If bots are smart enough to use Keep-Alive (which is easy to implement), they can still make malicious requests over the initially established connection.

That’s where keepalive_timeout 0; in our NGINX honeypot include comes in handy. It instructs NGINX to close the connection with the malicious client, after blocking CGI script completes.

We also explicitly instruct the malicious client to close the connection via Connection: close header.

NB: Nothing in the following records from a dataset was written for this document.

From an optimization exercise on the open Yosys and OpenROAD flow, aimed at small area; shortcuts taken in it are not production practice.
Only the layout flow was run in this run; the RTL was not checked for function there.
Power and IR drop assume default switching activity.

File: design/flow/design.v
module tm_sintab (
    input  wire [8:0]  j,
    output wire [14:0] s
);
    reg [14:0] base;
    reg [7:0] slope;
    reg [5:0] res;
    always @* begin
        case (j[8:4])
            5'd0: base = 15'd0;
            5'd1: base = 15'd3212;
            5'd2: base = 15'd6393;
            5'd3: base = 15'd9512;
            5'd4: base = 15'd12539;
            5'd5: base = 15'd15446;
            5'd6: base = 15'd18204;
            5'd7: base = 15'd20787;
            5'd8: base = 15'd23170;
            5'd9: base = 15'd25329;
            5'd10: base = 15'd27245;
            5'd11: base = 15'd28898;
            5'd12: base = 15'd30273;
            5'd13: base = 15'd31356;
            5'd14: base = 15'd32137;
            5'd15: base = 15'd32609;
            5'd16: base = 15'd32767;
            default: base = 15'd0;
        endcase
    end
    always @* begin
        case (j[8:4])
            5'd0: slope = 8'd200;
            5'd1: slope = 8'd198;
            5'd2: slope = 8'd194;
            5'd3: slope = 8'd189;
            5'd4: slope = 8'd181;
            5'd5: slope = 8'd172;
            5'd6: slope = 8'd161;
            5'd7: slope = 8'd148;
            5'd8: slope = 8'd134;
            5'd9: slope = 8'd119;
            5'd10: slope = 8'd103;
            5'd11: slope = 8'd85;
            5'd12: slope = 8'd67;
            5'd13: slope = 8'd48;
            5'd14: slope = 8'd29;
            5'd15: slope = 8'd9;
            5'd16: slope = 8'd0;
            default: slope = 8'd0;
        endcase
    end
    always @* begin
        case (j)
            9'd0: res = 6'd0;
            9'd1: res = 6'd1;
            9'd2: res = 6'd2;
            9'd3: res = 6'd3;
            9'd4: res = 6'd4;
            9'd5: res = 6'd5;
            9'd6: res = 6'd6;
            9'd7: res = 6'd7;
            9'd8: res = 6'd8;
            9'd9: res = 6'd9;
            9'd10: res = 6'd9;
            9'd11: res = 6'd10;
            9'd12: res = 6'd10;
            9'd13: res = 6'd11;
            9'd14: res = 6'd11;
            9'd15: res = 6'd12;
            9'd16: res = 6'd0;
            9'd17: res = 6'd2;
            9'd18: res = 6'd4;
            9'd19: res = 6'd5;
            9'd20: res = 6'd7;
            9'd21: res = 6'd8;
            9'd22: res = 6'd10;
            9'd23: res = 6'd11;
            9'd24: res = 6'd12;
            9'd25: res = 6'd13;
            9'd26: res = 6'd13;
            9'd27: res = 6'd14;
            9'd28: res = 6'd14;
            9'd29: res = 6'd14;
            9'd30: res = 6'd14;
            9'd31: res = 6'd13;
            9'd32: res = 6'd0;
            9'd33: res = 6'd3;
            9'd34: res = 6'd5;
            9'd35: res = 6'd8;
            9'd36: res = 6'd10;
            9'd37: res = 6'd12;
            9'd38: res = 6'd14;
            9'd39: res = 6'd16;
            9'd40: res = 6'd17;
            9'd41: res = 6'd18;
            9'd42: res = 6'd18;
            9'd43: res = 6'd18;
            9'd44: res = 6'd18;
            9'd45: res = 6'd18;
            9'd46: res = 6'd17;
            9'd47: res = 6'd16;
            9'd48: res = 6'd0;
            9'd49: res = 6'd3;
            9'd50: res = 6'd6;
            9'd51: res = 6'd8;
            9'd52: res = 6'd10;
            9'd53: res = 6'd12;
            9'd54: res = 6'd13;
            9'd55: res = 6'd14;
            9'd56: res = 6'd15;
            9'd57: res = 6'd15;
            9'd58: res = 6'd15;
            9'd59: res = 6'd14;
            9'd60: res = 6'd13;
            9'd61: res = 6'd11;
            9'd62: res = 6'd9;
            9'd63: res = 6'd6;
            9'd64: res = 6'd0;
            9'd65: res = 6'd5;
            9'd66: res = 6'd9;
            9'd67: res = 6'd12;
            9'd68: res = 6'd16;
            9'd69: res = 6'd18;
            9'd70: res = 6'd20;
            9'd71: res = 6'd22;
            9'd72: res = 6'd23;
            9'd73: res = 6'd23;
            9'd74: res = 6'd23;
            9'd75: res = 6'd23;
            9'd76: res = 6'd21;
            9'd77: res = 6'd20;
            9'd78: res = 6'd17;
            9'd79: res = 6'd15;
            9'd80: res = 6'd0;
            9'd81: res = 6'd5;
            9'd82: res = 6'd10;
            9'd83: res = 6'd14;
            9'd84: res = 6'd17;
            9'd85: res = 6'd19;
            9'd86: res = 6'd21;
            9'd87: res = 6'd23;
            9'd88: res = 6'd24;
            9'd89: res = 6'd24;
            9'd90: res = 6'd23;
            9'd91: res = 6'd22;
            9'd92: res = 6'd20;
            9'd93: res = 6'd18;
            9'd94: res = 6'd15;
            9'd95: res = 6'd11;
            9'd96: res = 6'd0;
            9'd97: res = 6'd6;
            9'd98: res = 6'd11;
            9'd99: res = 6'd16;
            9'd100: res = 6'd20;
            9'd101: res = 6'd23;
            9'd102: res = 6'd25;
            9'd103: res = 6'd26;
            9'd104: res = 6'd27;
            9'd105: res = 6'd27;
            9'd106: res = 6'd27;
            9'd107: res = 6'd25;
            9'd108: res = 6'd23;
            9'd109: res = 6'd20;
            9'd110: res = 6'd17;
            9'd111: res = 6'd12;
            9'd112: res = 6'd0;
            9'd113: res = 6'd7;
            9'd114: res = 6'd13;
            9'd115: res = 6'd19;
            9'd116: res = 6'd24;
            9'd117: res = 6'd27;
            9'd118: res = 6'd30;
            9'd119: res = 6'd33;
            9'd120: res = 6'd34;
            9'd121: res = 6'd35;
            9'd122: res = 6'd34;
            9'd123: res = 6'd33;
            9'd124: res = 6'd31;
            9'd125: res = 6'd28;
            9'd126: res = 6'd25;
            9'd127: res = 6'd20;
            9'd128: res = 6'd0;
            9'd129: res = 6'd7;
            9'd130: res = 6'd14;
            9'd131: res = 6'd20;
            9'd132: res = 6'd25;
            9'd133: res = 6'd30;
            9'd134: res = 6'd33;
            9'd135: res = 6'd35;
            9'd136: res = 6'd37;
            9'd137: res = 6'd37;
            9'd138: res = 6'd37;
            9'd139: res = 6'd36;
            9'd140: res = 6'd33;
            9'd141: res = 6'd30;
            9'd142: res = 6'd26;
            9'd143: res = 6'd21;
            9'd144: res = 6'd0;
            9'd145: res = 6'd8;
            9'd146: res = 6'd15;
            9'd147: res = 6'd22;
            9'd148: res = 6'd27;
            9'd149: res = 6'd31;
            9'd150: res = 6'd34;
            9'd151: res = 6'd36;
            9'd152: res = 6'd38;
            9'd153: res = 6'd38;
            9'd154: res = 6'd37;
            9'd155: res = 6'd36;
            9'd156: res = 6'd33;
            9'd157: res = 6'd29;
            9'd158: res = 6'd24;
            9'd159: res = 6'd19;
            9'd160: res = 6'd0;
            9'd161: res = 6'd8;
            9'd162: res = 6'd15;
            9'd163: res = 6'd21;
            9'd164: res = 6'd26;
            9'd165: res = 6'd30;
            9'd166: res = 6'd33;
            9'd167: res = 6'd35;
            9'd168: res = 6'd36;
            9'd169: res = 6'd36;
            9'd170: res = 6'd35;
            9'd171: res = 6'd33;
            9'd172: res = 6'd29;
            9'd173: res = 6'd25;
            9'd174: res = 6'd19;
            9'd175: res = 6'd13;
            9'd176: res = 6'd0;
            9'd177: res = 6'd9;
            9'd178: res = 6'd17;
            9'd179: res = 6'd24;
            9'd180: res = 6'd30;
            9'd181: res = 6'd35;
            9'd182: res = 6'd39;
            9'd183: res = 6'd41;
            9'd184: res = 6'd43;
            9'd185: res = 6'd43;
            9'd186: res = 6'd43;
            9'd187: res = 6'd41;
            9'd188: res = 6'd38;
            9'd189: res = 6'd34;
            9'd190: res = 6'd29;
            9'd191: res = 6'd22;
            9'd192: res = 6'd0;
            9'd193: res = 6'd9;
            9'd194: res = 6'd17;
            9'd195: res = 6'd24;
            9'd196: res = 6'd30;
            9'd197: res = 6'd35;
            9'd198: res = 6'd39;
            9'd199: res = 6'd41;
            9'd200: res = 6'd43;
            9'd201: res = 6'd43;
            9'd202: res = 6'd42;
            9'd203: res = 6'd40;
            9'd204: res = 6'd36;
            9'd205: res = 6'd32;
            9'd206: res = 6'd26;
            9'd207: res = 6'd19;
            9'd208: res = 6'd0;
            9'd209: res = 6'd10;
            9'd210: res = 6'd18;
            9'd211: res = 6'd26;
            9'd212: res = 6'd32;
            9'd213: res = 6'd37;
            9'd214: res = 6'd41;
            9'd215: res = 6'd44;
            9'd216: res = 6'd45;
            9'd217: res = 6'd45;
            9'd218: res = 6'd44;
            9'd219: res = 6'd42;
            9'd220: res = 6'd39;
            9'd221: res = 6'd34;
            9'd222: res = 6'd29;
            9'd223: res = 6'd22;
            9'd224: res = 6'd0;
            9'd225: res = 6'd10;
            9'd226: res = 6'd18;
            9'd227: res = 6'd26;
            9'd228: res = 6'd32;
            9'd229: res = 6'd36;
            9'd230: res = 6'd40;
            9'd231: res = 6'd42;
            9'd232: res = 6'd43;
            9'd233: res = 6'd43;
            9'd234: res = 6'd42;
            9'd235: res = 6'd39;
            9'd236: res = 6'd36;
            9'd237: res = 6'd31;
            9'd238: res = 6'd24;
            9'd239: res = 6'd17;
            9'd240: res = 6'd0;
            9'd241: res = 6'd10;
            9'd242: res = 6'd19;
            9'd243: res = 6'd27;
            9'd244: res = 6'd33;
            9'd245: res = 6'd38;
            9'd246: res = 6'd42;
            9'd247: res = 6'd45;
            9'd248: res = 6'd47;
            9'd249: res = 6'd47;
            9'd250: res = 6'd46;
            9'd251: res = 6'd44;
            9'd252: res = 6'd40;
            9'd253: res = 6'd35;
            9'd254: res = 6'd30;
            9'd255: res = 6'd22;
            9'd256: res = 6'd0;
            default: res = 6'd0;
        endcase
    end
    wire [14:0] y1 = {9'd0, res};
    wire [14:0] z1 = {7'd0, j[0] ? slope : 8'd0};
    wire [14:0] s1 = base ^ y1 ^ z1;
    wire [14:0] c1 = ((base & (y1 | z1)) | (y1 & z1)) << 1;
    wire [14:0] y2 = c1;
    wire [14:0] z2 = {6'd0, j[1] ? slope : 8'd0, 1'd0};
    wire [14:0] s2 = s1 ^ y2 ^ z2;
    wire [14:0] c2 = ((s1 & (y2 | z2)) | (y2 & z2)) << 1;
    wire [14:0] y3 = c2;
    wire [14:0] z3 = {5'd0, j[2] ? slope : 8'd0, 2'd0};
    wire [14:0] s3 = s2 ^ y3 ^ z3;
    wire [14:0] c3 = ((s2 & (y3 | z3)) | (y3 & z3)) << 1;
    wire [14:0] y4 = c3;
    wire [14:0] z4 = {4'd0, j[3] ? slope : 8'd0, 3'd0};
    wire [14:0] s4 = s3 ^ y4 ^ z4;
    wire [14:0] c4 = ((s3 & (y4 | z4)) | (y4 & z4)) << 1;
    tm_rca #(.W(15)) u_add (.a(s4), .b(c4), .ci(1'b0), .s(s), .co());
endmodule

Create the bash script to block an IP

Let’s create the bash script that will be launched by NGINX via sudo, that will block an IP address.

#!/bin/bash

if [[ -z ${REMOTE_ADDR} ]]; then
    if [[ -z "$1" ]]; then
        echo "REMOTE_ADDR not set!"
        exit 1
    else
        REMOTE_ADDR=$1
    fi
fi

# Put space separate list of trusted IP addresses, not to lock yourself out if you like to test the honeypot! : )
TRUSTED_IPS=(1.2.3.4 2.3.4.5 127.0.0.1)
if printf '%s\n' ${TRUSTED_IPS[@]} | grep -q -P "^$REMOTE_ADDR\$"; then
    echo "Trusted IP"
    exit 0
fi

if [[ "$REMOTE_ADDR" != "${1#*[0-9].[0-9]}" ]]; then
  /sbin/ipset add honeypot4 ${REMOTE_ADDR}
  /sbin/conntrack -D -s ${REMOTE_ADDR}
elif [[ "$REMOTE_ADDR" != "${1#*:[0-9a-fA-F]}" ]]; then
  /sbin/ipset add honeypot6 ${REMOTE_ADDR}
  /sbin/conntrack -D -s ${REMOTE_ADDR}
else
  echo "Unrecognized IP format '$1'"
fi

We could also use firewall-cmd to add to IP sets, but of course, we want to avoid the heavy lifting of the Python interpreter. On a 1 CPU VPS, firewall-cmd --ipset=honeypot4 --add-entry=... runs 0m0.494s while pure binary ipset add honeypot4 ... took only 0m0.002s to run!

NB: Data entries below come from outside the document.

Background: an optimization exercise with open tools, aiming at small area, a short achievable clock period and few clock cycles. Do not read the settings as production practice. The RTL of this run was laid out without a check of its function. No activity file was given, so power comes from the tool's default toggle rates.

**flow/config.mk**
```make
export PLATFORM = sky130hd
export DESIGN_NAME = hist_peak_placer
export DESIGN_NICKNAME = hist_peak_placer
export VERILOG_FILES = /design/flow/design.v
export SDC_FILE = /design/flow/constraint.sdc
export NUM_CORES = 4
export LEC_CHECK = 0
export ABC_AREA = 1
export CAP_MARGIN = 20
export CORE_MARGIN = 2
export CORE_UTILIZATION = 40
export SLEW_MARGIN = 20
```
**flow/constraint.sdc**
```tcl
create_clock -name core_clock -period 30.0 [get_ports {clk}]
set_input_delay 6.0000 -clock core_clock [delete_from_list [all_inputs] [get_ports {clk}]]
set_output_delay 6.0000 -clock core_clock [all_outputs]
set_load 0.01 [all_outputs]
```
**flow/design.v**
```verilog
module hist_peak_placer (
    input  wire         clk,
    input  wire         rst,           
    input  wire         clear,         
    input  wire         upd_valid,     
    input  wire [10:0]  upd_bin,
    input  wire [17:0]  upd_count,
    input  wire         place_start,
    input  wire         bin_w,         
    input  wire [1:0]   fine,          
    input  wire [1:0]   tricks_m1,     
    input  wire [7:0]   place_min,
    input  wire [7:0]   ratio,
    input  wire [5:0]   shift,         
    input  wire [17:0]  total_open,
    input  wire [11:0]  gb,
    output wire [87:0]  cand_b,
    output wire [143:0] cand_cm,
    output wire [143:0] cand_c0,
    output wire [143:0] cand_cp,
    output reg          place_done,
    output reg  [2:0]   trick_cnt,
    output wire [87:0]  trick_t0       
);
    integer i;
    genvar  gi;
    function automatic lt32(input [31:0] a, input [31:0] b);
        reg [31:0] l, e;
        integer k, n;
        begin
            l = ~a & b;
            e = ~(a ^ b);
            for (n = 16; n >= 1; n = n / 2)
                for (k = 0; k < n; k = k + 1) begin
                    l[k] = l[2*k+1] | (e[2*k+1] & l[2*k]);
                    e[k] = e[2*k+1] & e[2*k];
                end
            lt32 = l[0];
        end
    endfunction
    reg [10:0] b_r  [0:7];
    reg [17:0] cm_r [0:7];
    reg [17:0] c0_r [0:7];
    reg [17:0] cp_r [0:7];
    reg [7:0]  vld;                 
    generate
        for (gi = 0; gi < 8; gi = gi + 1) begin : g_out
            assign cand_b [gi*11 +: 11] = b_r[gi];
            assign cand_cm[gi*18 +: 18] = cm_r[gi];
            assign cand_c0[gi*18 +: 18] = c0_r[gi];
            assign cand_cp[gi*18 +: 18] = cp_r[gi];
        end
    endgenerate
    reg        running;             
    reg [7:0]  pending;             
    reg [28:0] t1_k [0:3];
    reg [7:0]  t1_oh [0:3];
    reg        t1_v [0:3];
    reg [28:0] t2_k [0:1];
    reg [7:0]  t2_oh [0:1];
    reg        t2_v [0:1];
    reg [28:0] tr_k;
    reg [7:0]  tr_oh;
    reg        tr_v;
    reg        pk;
    always @* begin
        for (i = 0; i < 4; i = i + 1) begin
            pk = !(running ? pending[2*i] : 1'b1) ||
                 ((running ? pending[2*i+1] : 1'b1) &&
                  (lt32({3'd0, c0_r[2*i+1], ~b_r[2*i+1]}, {3'd0, c0_r[2*i], ~b_r[2*i]}) ^ running));
            t1_k[i]  = pk ? {c0_r[2*i+1], ~b_r[2*i+1]} : {c0_r[2*i], ~b_r[2*i]};
            t1_oh[i] = pk ? (8'd2 << (2*i)) : (8'd1 << (2*i));
            t1_v[i]  = running ? (pending[2*i] | pending[2*i+1]) : 1'b1;
        end
        for (i = 0; i < 2; i = i + 1) begin
            pk = !t1_v[2*i] || (t1_v[2*i+1] && (lt32({3'd0, t1_k[2*i+1]}, {3'd0, t1_k[2*i]}) ^ running));
            t2_k[i]  = pk ? t1_k[2*i+1]  : t1_k[2*i];
            t2_oh[i] = pk ? t1_oh[2*i+1] : t1_oh[2*i];
            t2_v[i]  = t1_v[2*i] | t1_v[2*i+1];
        end
        pk    = !t2_v[0] || (t2_v[1] && (lt32({3'd0, t2_k[1]}, {3'd0, t2_k[0]}) ^ running));
        tr_k  = pk ? t2_k[1]  : t2_k[0];
        tr_oh = pk ? t2_oh[1] : t2_oh[0];
        tr_v  = t2_v[0] | t2_v[1];
    end
    wire [17:0] tr_c0 = tr_k[28:11];
    wire [10:0] tr_b  = ~tr_k[10:0];
    wire        clr = rst | clear;
    wire        upd = upd_valid & ~clr;
    wire [10:0] x   = upd_bin;
    wire [17:0] c   = upd_count;
    wire [11:0] xm1 = {1'b0, x} - 12'd1;
    wire [11:0] xp1 = {1'b0, x} + 12'd1;
    wire [11:0] xm2 = {1'b0, x} - 12'd2;
    wire [11:0] xp2 = {1'b0, x} + 12'd2;
    reg [7:0]  hit_eq, hit_lo, hit_hi, hit_m2, le;
    always @* begin
        for (i = 0; i < 8; i = i + 1) begin
            hit_eq[i] = vld[i] && (b_r[i] == x);
            hit_lo[i] = vld[i] && ({1'b0, b_r[i]} == xm1);      
            hit_hi[i] = vld[i] && ({1'b0, b_r[i]} == xp1);      
            hit_m2[i] = vld[i] && ({1'b0, b_r[i]} == xm2 || {1'b0, b_r[i]} == xp2);
            le[i]     = !lt32({14'd0, c0_r[i]}, {14'd0, c});
        end
    end
    wire       any_eq = |hit_eq;
    wire       any_lo = |hit_lo;
    wire       any_hi = |hit_hi;
    wire       any_m2 = |hit_m2;
    wire       full   = vld[7];
    wire [7:0] free   = {vld[6:0], 1'b1} & ~vld;
    wire r1   = upd & any_eq;
    wire r2lo = upd & ~any_eq & |(hit_lo & le);
    wire r2hi = upd & ~any_eq & ~|(hit_lo & le) & |(hit_hi & le);
    wire r3lo = upd & ~any_eq & ~|((hit_lo | hit_hi) & le) & any_lo;
    wire r3hi = upd & ~any_eq & ~|((hit_lo | hit_hi) & le) & ~any_lo & any_hi;
    wire rest = upd & ~any_eq & ~any_lo & ~any_hi & ~any_m2;
    wire r5   = rest & ~full;
    wire r6   = rest & full & ~|(tr_oh & le);     
    wire [10:0] dat_b  = clr  ? 11'd0 : x;
    wire [17:0] dat_c0 = clr  ? 18'd0 : c;
    wire [17:0] dat_cm = r2hi ? c : 18'd0;
    wire [17:0] dat_cp = r2lo ? c : 18'd0;
    always @(posedge clk) begin
        for (i = 0; i < 8; i = i + 1) begin
            if (clr || (r3lo && hit_lo[i]) || (r3hi && hit_hi[i]) ||
                (r5 && free[i]) || (r6 && tr_oh[i]))
                b_r[i] <= dat_b;
            if (clr || (r1 && hit_eq[i]) || (r3lo && hit_lo[i]) || (r3hi && hit_hi[i]) ||
                (r5 && free[i]) || (r6 && tr_oh[i]))
                c0_r[i] <= dat_c0;
            if (clr || (r2hi && hit_hi[i]) || (r3lo && hit_lo[i]) || (r3hi && hit_hi[i]) ||
                (r5 && free[i]) || (r6 && tr_oh[i]))
                cm_r[i] <= (r3lo && hit_lo[i]) ? c0_r[i] : dat_cm;
            if (clr || (r2lo && hit_lo[i]) || (r3lo && hit_lo[i]) || (r3hi && hit_hi[i]) ||
                (r5 && free[i]) || (r6 && tr_oh[i]))
                cp_r[i] <= (r3hi && hit_hi[i]) ? c0_r[i] : dat_cp;
        end
        if (clr)
            vld <= 8'd0;
        else if (r5)
            vld <= vld | free;
    end
    localparam S_SEL = 2'd0, S_PREP = 2'd1, S_DIV = 2'd2;
    reg [1:0]  state;
    reg        fin;                 
    reg [1:0]  dcnt;
    reg [2:0]  placed;
    reg [16:0] t0_r [0:3];          
    reg [7:0]  sel_oh;
    reg [17:0] sel_c0;
    reg [10:0] sel_b;
    reg [19:0] div_s;               
    reg [19:0] div_r;               
    reg        div_n;               
    reg [7:0]  div_q;
    reg [29:0] mul_m;               
    reg [25:0] mul_p;               
    reg [1:0]  pcnt;
    reg        pdone;
    generate
        for (gi = 0; gi < 4; gi = gi + 1) begin : g_t0
            assign trick_t0[gi*22 +: 22] = {3'd0, t0_r[gi], 2'd0};
        end
    endgenerate
    reg [17:0] op_cm, op_cp;
    always @* begin
        op_cm = 18'd0;
        op_cp = 18'd0;
        for (i = 0; i < 8; i = i + 1) begin
            op_cm = op_cm | (cm_r[i] & {18{sel_oh[i]}});
            op_cp = op_cp | (cp_r[i] & {18{sel_oh[i]}});
        end
    end
    wire [19:0] op_s = op_cm + sel_c0 + op_cp;
    wire [19:0] op_a = {op_cp, 1'b0} + sel_c0;
    reg [20:0] dv_t;
    reg [19:0] dv_r;
    reg [1:0]  dv_q;
    always @* begin
        dv_t = {div_r, div_n};
        dv_q[1] = (dv_t >= {1'b0, div_s});
        if (dv_q[1]) dv_t = dv_t - {1'b0, div_s};
        dv_r = dv_t[19:0];
        dv_t = {dv_r, 1'b0};
        dv_q[0] = (dv_t >= {1'b0, div_s});
        if (dv_q[0]) dv_t = dv_t - {1'b0, div_s};
        dv_r = dv_t[19:0];
    end
    wire [8:0]  qr    = {1'b0, div_q} + 9'd1;                
    wire [6:0]  rr    = (qr[8:1] < 8'd32) ? 7'd0 :
                        (qr[8:1] > 8'd96) ? 7'd64 : (qr[7:1] - 7'd32);   
    wire [17:0] c64   = {1'b0, sel_b, 6'd0} + {11'd0, rr};   
    wire [19:0] ce    = bin_w ? {c64, 2'd0} : {1'b0, c64, 1'b0};
    wire [19:0] ce_fl = (fine == 2'd0) ? {ce[19:2], 2'd0} :
                        (fine == 2'd1) ? {ce[19:3], 3'd0} : {ce[19:4], 4'd0};
    wire [6:0]  kk    = {shift[5], shift} - 7'd32;           
    wire [20:0] koff  = (fine == 2'd0) ? {{12{kk[6]}}, kk, 2'd0} :
                        (fine == 2'd1) ? {{11{kk[6]}}, kk, 3'd0} :
                                         {{10{kk[6]}}, kk, 4'd0};
    wire [20:0] tt    = {1'b0, ce_fl} + koff;                 
    wire [19:0] tmax  = (bin_w ? 20'd524288 : 20'd262144) -
                        ((fine == 2'd0) ? 20'd256 : (fine == 2'd1) ? 20'd512 : 20'd1024);
    wire [19:0] t0n   = tt[20] ? 20'd0 : (tt[19:0] > tmax) ? tmax : tt[19:0];
    reg ovl;
    reg [19:0] dd;
    always @* begin
        ovl = 1'b0;
        for (i = 0; i < 4; i = i + 1) begin
            dd = t0n - {t0_r[i], 2'd0};
            if (i < placed) begin
                if (!dd[19]) begin
                    if ((fine == 2'd0) ? (dd[19:8] == 12'd0) :
                        (fine == 2'd1) ? (dd[19:9] == 11'd0) : (dd[19:10] == 10'd0))
                        ovl = 1'b1;
                end else begin
                    if ((fine == 2'd0) ? (&dd[19:8] && dd[7:0] != 8'd0) :
                        (fine == 2'd1) ? (&dd[19:9] && dd[8:0] != 9'd0) :
                                         (&dd[19:10] && dd[9:0] != 10'd0))
                        ovl = 1'b1;
                end
            end
        end
    end
    wire        qual_m  = ({mul_m, 4'd0} >= {8'd0, mul_p});   
    wire [2:0]  placed1 = placed + {2'd0, ~ovl};
    wire [2:0]  ntr     = {1'b0, tricks_m1} + 3'd1;
    wire        fin_end = fin && (!qual_m || placed1 == ntr);
    wire        sel_end = !tr_v || (tr_c0 < {10'd0, place_min});
    reg [2:0]  gb3;
    reg [1:0]  ra2;
    always @* begin
        case (dcnt)
            2'd0: gb3 = gb[11:9];
            2'd1: gb3 = gb[8:6];
            2'd2: gb3 = gb[5:3];
            default: gb3 = gb[2:0];
        endcase
        case (pcnt)
            2'd0: ra2 = ratio[7:6];
            2'd1: ra2 = ratio[5:4];
            2'd2: ra2 = ratio[3:2];
            default: ra2 = ratio[1:0];
        endcase
    end
    wire [20:0] pp_m = ({3'd0, sel_c0} & {21{gb3[0]}}) + ({2'd0, sel_c0, 1'b0} & {21{gb3[1]}}) +
                       ({1'd0, sel_c0, 2'b0} & {21{gb3[2]}});
    wire [19:0] pp_p = ({2'd0, total_open} & {20{ra2[0]}}) + ({1'd0, total_open, 1'b0} & {20{ra2[1]}});
    always @(posedge clk) begin
        if (rst) begin
            running    <= 1'b0;
            place_done <= 1'b0;
        end else begin
            place_done <= 1'b0;
            if (!running) begin
                if (place_start) begin
                    running <= 1'b1;
                    pending <= vld;
                    placed  <= 3'd0;
                    for (i = 0; i < 4; i = i + 1) t0_r[i] <= 17'd0;
                    state   <= S_SEL;
                    fin     <= 1'b0;
                    mul_p   <= 26'd0;
                    pcnt    <= 2'd0;
                    pdone   <= 1'b0;
                end
            end else begin
                if (!pdone) begin
                    mul_p <= {mul_p[23:0], 2'd0} + {6'd0, pp_p};
                    pcnt  <= pcnt + 2'd1;
                    if (pcnt == 2'd3) pdone <= 1'b1;
                end
                case (state)
                    S_SEL: begin
                        if (fin && qual_m && !ovl) begin
                            t0_r[placed] <= t0n[18:2];
                            placed       <= placed1;
                        end
                        fin <= 1'b0;
                        if (fin_end || sel_end) begin
                            running    <= 1'b0;
                            place_done <= 1'b1;
                            trick_cnt  <= (fin && qual_m) ? placed1 : placed;
                        end else begin
                            sel_oh  <= tr_oh;
                            sel_c0  <= tr_c0;
                            sel_b   <= tr_b;
                            pending <= pending & ~tr_oh;
                            dcnt    <= 2'd0;
                            state   <= S_PREP;
                        end
                    end
                    S_PREP: begin
                        div_s <= op_s;
                        div_r <= op_a[19:1];
                        div_n <= op_a[0];
                        div_q <= 8'd0;
                        mul_m <= {9'd0, pp_m};
                        dcnt  <= 2'd1;
                        state <= S_DIV;
                    end
                    default: begin    
                        div_r <= dv_r;
                        div_n <= 1'b0;
                        div_q <= {div_q[5:0], dv_q};
                        if (dcnt != 2'd0)
                            mul_m <= {mul_m[26:0], 3'd0} + {9'd0, pp_m};
                        dcnt  <= dcnt + 2'd1;
                        if (dcnt == 2'd0) begin
                            state <= S_SEL;
                            fin   <= 1'b1;
                        end
                    end
                endcase
            end
        end
    end
endmodule
```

That said, if you don’t care about the millisecond differences between different ways of blocking, using fds program will yield the cleanest approach.

sudo yum -y install https://extras.getpagespeed.com/release-latest.rpm
sudo yum -y install fds

With fds, our script becomes:

#!/bin/bash

if [[ -z ${REMOTE_ADDR} ]]; then
    if [[ -z "$1" ]]; then
        echo "REMOTE_ADDR not set!"
        exit 1
    else
        REMOTE_ADDR=$1
    fi
fi

# Put space separate list of trusted IP addresses, not to lock yourself out if you like to test the honeypot! : )
TRUSTED_IPS=(1.2.3.4 2.3.4.5 127.0.0.1)
if printf '%s\n' ${TRUSTED_IPS[@]} | grep -q -P "^$REMOTE_ADDR\$"; then
    echo "Trusted IP"
    exit 0
fi

fds block ${REMOTE_ADDR} --ipset honeypot

sudo!!

What else is missing? Surely enough NGINX runs under non-privileged user and can’t sudo /usr/local/bin/block-ip.sh, yet. We want to allow nginx to gain privileges to run the script as the superuser. Moreover, for security reasons, we will allow only the REMOTE_ADDR environment variable to be passed while launching the script.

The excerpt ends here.